Сказано — сделано. Прабакер отвел меня в это замечательное место. Находилось оно примерно в часе ходьбы от гостиницы, далеко за последней автобусной остановкой на окраине города. Заказав выпивку всем присутствующим, мы присоединились к группе замызганных посетителей, занимавших единственную в баре узкую каменную скамью и сосредоточенно напивавшихся. В Австралии такие заведения, не имеющие патента, называют «самогонными погребками», — в них можно достать алкоголь выше установленной крепости по договорной цене.
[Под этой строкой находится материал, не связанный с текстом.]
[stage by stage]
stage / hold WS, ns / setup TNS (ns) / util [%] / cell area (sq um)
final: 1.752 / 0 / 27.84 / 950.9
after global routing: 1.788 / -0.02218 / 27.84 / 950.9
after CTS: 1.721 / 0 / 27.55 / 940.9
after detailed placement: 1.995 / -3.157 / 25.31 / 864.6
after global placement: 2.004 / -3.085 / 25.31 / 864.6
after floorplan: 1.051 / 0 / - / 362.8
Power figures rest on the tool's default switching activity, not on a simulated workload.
## flow/design.v

```verilog
module status_bits_store #(
    parameter int SET_INDEX = 128,
    parameter int SET_WAY   = 4
)(
    input  logic clk,
    input  logic rst_n,
    input  logic [6:0]  rd_index,
    output logic [1:0]  way_0_status,
    output logic [1:0]  way_1_status,
    output logic [1:0]  way_2_status,
    output logic [1:0]  way_3_status,
    input  logic        wr_en,
    input  logic [6:0]  wr_index,
    input  logic [1:0]  wr_way,
    input  logic [1:0]  new_status
);
    localparam logic [1:0] INVALID = 2'b00;
    logic [1:0] status_array [SET_INDEX-1:0][SET_WAY-1:0];
    always_ff @(posedge clk or negedge rst_n) begin
        if (!rst_n) begin
            for (int i = 0; i < SET_INDEX; i++)
                for (int j = 0; j < SET_WAY; j++)
                    status_array[i][j] <= INVALID;
        end else if (wr_en) begin
            status_array[wr_index][wr_way] <= new_status;
        end
    end
    always_comb begin
        way_0_status = status_array[rd_index][0];
        way_1_status = status_array[rd_index][1];
        way_2_status = status_array[rd_index][2];
        way_3_status = status_array[rd_index][3];
    end
endmodule
```

## flow/run.sh

```bash
#!/bin/bash
# OpenROAD 26Q1-2900-gdf79404cd8, Yosys 0.63+post, stock flow scripts
make -C /OpenROAD-flow-scripts/flow DESIGN_CONFIG=/design/flow/config.mk WORK_HOME=/design/flow/orfs finish
```

## flow/config.mk

```make
export PLATFORM = sky130hd
export DESIGN_NAME = status_bits_store
export DESIGN_NICKNAME = status_bits_store
export VERILOG_FILES = /design/flow/design.v
export SDC_FILE = /design/flow/constraint.sdc
export NUM_CORES = 4
export LEC_CHECK = 1
export CORE_UTILIZATION = 50
```

## flow/constraint.sdc

```tcl
current_design status_bits_store

set clk_period 14.0
set clk_io_pct 0.2

create_clock -name clk0 -period $clk_period [get_ports {clk}]

set non_clock_inputs [all_inputs -no_clocks]
set_input_delay [expr $clk_period * $clk_io_pct] -clock clk0 $non_clock_inputs
set_output_delay [expr $clk_period * $clk_io_pct] -clock clk0 [all_outputs]
```

==> results.txt <==
flow finished, numbers: post-route cell area 53600 um2, crit path kind primary input to output port, Cell area leaders dfrtp_1 (53%), mux2_2 (24%), nand3_1 (3.4%), routability cong. 1.01, CTS H-tree depth 3, Logic family by area multiplexers, worst reg2reg path depth 1, Critical Path Max Stage Delay 580 ps, routed vias/inst 6.76, Port Buf Inserts 28, routed vias 36472, crit path max-delay cell type clkdlybuf4s50_1, Worst Hold Path Cells 1, R2R Path End status_array[151][0], synth warn 2, grt total ovfl 0, DRT antenna net count 0, clock tree buffer depth 3, FF-to-FF setup slack 13120 ps, Hold EP status_array[45][1], flops out of synthesis 1024, Post-synth EDFFs 0, number of hold buffers added after CTS 0, FP Core Util 50.6%, Area Growth Syn to Fin 11.4%, most used flip-flop cell dfrtp_1, worst-path fanout max 33, Largest Register status_array, DR WL/cell 34.1 um, Tightest Pin Transition 1020 ps, count leader, synth mux2_2, Power Density 120 nW/um2, min Tclk post-route 9720 ps, # resized after CTS 0, Synth top area share 53.3%, CTS tree done, Simple-Gate Area Share 11.7%, run status finished, final reports clean, core area 95200 um2, relative slew slack 32.1%, Fin Setup TNS 0 ps, post-synthesis cell area 48100 um2, die x size 312 um, Worst EP required 11200 ps, initial DRC count 4155, Cell Area, Placed 50000 um2, Critical Path AT 6920 ps, Post-synth ARST share 100%, Post-Route Utilization 56.3%, setup bufs post-CTS 0, max FFs per register 1024, commonest cells in the netlist mux2_2 (1041), dfrtp_1 (1024), nand2_1 (329), nand3_1 (324), nor2_1 (294), peak supply drop 0.0000997 V, worst hold slack 503 ps, # IOs 29, drt total wl 184 mm, final count of hold timing violations 0, Row Count 113, CTS Buf Count 109, Netlist cell types 59, initial antenna violation count 10, RSZ-0062 raised after global routing false, Worst-Skew Late Latency 690 ps, clock slew at reported path FFs 50 ps, pin count of the biggest net entering global routing 128, hpwl dp 117 mm, RR Startpoint status_array[151][0], area fraction in compound gates 7.31%, endpoints failing setup 0, CTS root buf clkbuf_16, post-synthesis sequential area ratio 53.3%, maxcap violations 0, biggest regs status_array (1024), leading area contributor after synthesis dfrtp_1, cell count after synthesis 4085, DRT Pass-1 Iters 10, fa+ha+maj area frac 0%, beginning of the worst hold path status_array[45][1], vias in the first global route 36647, Leakage 24.6 nW, first-pass GRT wire length 266 mm, yosys synthesis chip area 48100 um2, clock sink count 1024, die height 312 um, warning total across the stage logs 32, xor/xnor share 0%, global-route usage over all layers 40.1%, CP Launch Type primary input, cell count in the Yosys report 4085, class of the worst hold path flop to flop, drt drc 0, clk_skew 0 ps, Post-Syn Area per Cell 11.8 um2, chip area 97500 um2, crit path cell chain clkdlybuf4s50_1 -> buf_4 -> and4bb_4 -> buf_4 -> a222oi_1 -> a21oi_1 -> or3_1 -> nor4_1 -> nand4_1 -> clkdlybuf4s50_1, mux share 24.5%, share of layout cells above drive strength 1 35.1%, Final Max Tran Viols 0, CP Capture Type output port, maximum clock rate 103 MHz, Period Utilization, post-route 69.4%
Компания состояла из рабочих, крестьян и прослойки правонарушителей разного профиля. Вид у всех был угрюмый и довольно затравленный. Говорили они редко и отрывисто. Опрокинув очередной стакан зловонного самогона, они строили зверскую гримасу и крякали, хрюкали или рычали, каждый на свой лад. Мы с Прабакером, зажав нос, проглотили ядохимикат одним залпом, чтобы не успеть его распробовать, после чего сумели волевым усилием удержать выпитое в желудке. Отдышавшись и подавив сопротивление организма, мы пошли по второму кругу.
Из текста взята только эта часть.